Now it was her home, her escape vehicle, her only constant.

She patted its side once as she walked past.

A bell jingled overhead as she pushed open the café door.

Warmth rushed to meet her, along with the smell of fresh bread and coffee strong enough to cut through the lingering fatigue behind her eyes.

The café was small but cozy. Mismatched tables and chairs, a worn wooden counter running along the back wall, and booths upholstered in cracked red vinyl.

Vintage signs and black-and-white photos of the town covered the walls.
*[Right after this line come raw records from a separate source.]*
[src/rtl/countdown_pkg.sv]
// countdown_pkg: state encodings, digit codes and expiry test shared by the countdown controller
package countdown_pkg;
    typedef enum logic [1:0] {IDLE = 2'd0, RUN = 2'd1, PAUSE = 2'd2, EXPIRED = 2'd3} state_t;
    localparam logic [3:0] CODE_F = 4'hA;
    localparam logic [3:0] CODE_U = 4'hB;
    localparam logic [3:0] CODE_C = 4'hC;
    // The datapath shows F-U once it has run out, so that code counts as expired too.
    function automatic logic is_expired(input logic [3:0] m, s2, s1, d, c, ms);
        return ({m, s2, s1, d, c, ms} == 24'h0) || (m == CODE_F && s2 == CODE_U);
    endfunction
endpackage

[src/rtl/tick_prescaler.sv]
// tick_prescaler: one-cycle tick every DIV clocks while run is high; holds its count otherwise
module tick_prescaler #(
    parameter int DIV = 50_000
) (
    input  logic clk,
    input  logic reset,
    input  logic run,
    input  logic clr,
    output logic tick
);
    localparam int W = $clog2(DIV);
    logic [W-1:0] count;
    assign tick = count == W'(DIV - 1);
    always_ff @(posedge clk) begin
        if (reset || clr) count <= '0;
        else if (run) count <= tick ? '0 : count + 1'b1;
    end
endmodule

[src/rtl/countdown_ctrl.sv]
// countdown_ctrl: run/pause/clear sequencer, step strobe, expiry detect and blink for the countdown datapath
module countdown_ctrl
    import countdown_pkg::*;
#(
    parameter int CLK_HZ      = 50_000_000,
    parameter int TICK_HZ     = 1000,
    parameter int BLINK_TICKS = 500
) (
    input  logic       clk,
    input  logic       reset,
    input  logic       btn_start,
    input  logic       btn_clear,
    input  logic [3:0] min_in,
    input  logic [3:0] seg2_in,
    input  logic [3:0] seg1_in,
    input  logic [3:0] deci_in,
    input  logic [3:0] centi_in,
    input  logic [3:0] milli_in,
    output logic       cd_enable,
    output logic       cd_reset,
    output logic       blank,
    output logic [1:0] state
);
    localparam int DIV = CLK_HZ / TICK_HZ;
    localparam int BW  = BLINK_TICKS > 1 ? $clog2(BLINK_TICKS) : 1;
    state_t        st;
    logic          start_q, clear_q, start_p, clear_p, expire, tick, blink_last;
    logic [BW-1:0] blink_cnt;
    assign state      = st;
    assign start_p    = btn_start & ~start_q;
    assign clear_p    = btn_clear & ~clear_q;
    assign expire     = is_expired(min_in, seg2_in, seg1_in, deci_in, centi_in, milli_in);
    assign blink_last = blink_cnt == BW'(BLINK_TICKS - 1);
    // Held at zero in IDLE so a fresh run always starts a full period; PAUSE keeps the partial count.
    tick_prescaler #(.DIV(DIV)) u_prescaler (
        .clk  (clk),
        .reset(reset),
        .run  (st == RUN || st == EXPIRED),
        .clr  (st == IDLE),
        .tick (tick)
    );
    always_ff @(posedge clk) begin
        if (reset) begin
            st        <= IDLE;
            start_q   <= 1'b0;
            clear_q   <= 1'b0;
            cd_enable <= 1'b0;
            cd_reset  <= 1'b1;
            blank     <= 1'b0;
            blink_cnt <= '0;
        end else begin
            start_q   <= btn_start;
            clear_q   <= btn_clear;
            cd_reset  <= clear_p;
            cd_enable <= tick && st == RUN && !expire;
            st <= clear_p                                      ? IDLE    :
                  (st == RUN && expire)                        ? EXPIRED :
                  (start_p && (st == IDLE || st == PAUSE))     ? RUN     :
                  (start_p && st == RUN)                       ? PAUSE   : st;
            // Blink state stays zeroed outside EXPIRED, so entry always starts unblanked.
            blank     <= st == EXPIRED && !clear_p && (blank ^ (tick && blink_last));
            blink_cnt <= (st != EXPIRED || clear_p) ? '0 :
                         tick ? (blink_last ? '0 : blink_cnt + 1'b1) : blink_cnt;
        end
    end
endmodule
Maggie counted six people inside—a woman behind the counter, an older couple sharing a newspaper in a booth by the window, a man in a flannel shirt hunched over coffee at the counter, and two gray-haired women tucked into a corner booth who looked up as the bell announced her arrival.

Maggie kept her face angled down, a habit now so ingrained she barely noticed doing it.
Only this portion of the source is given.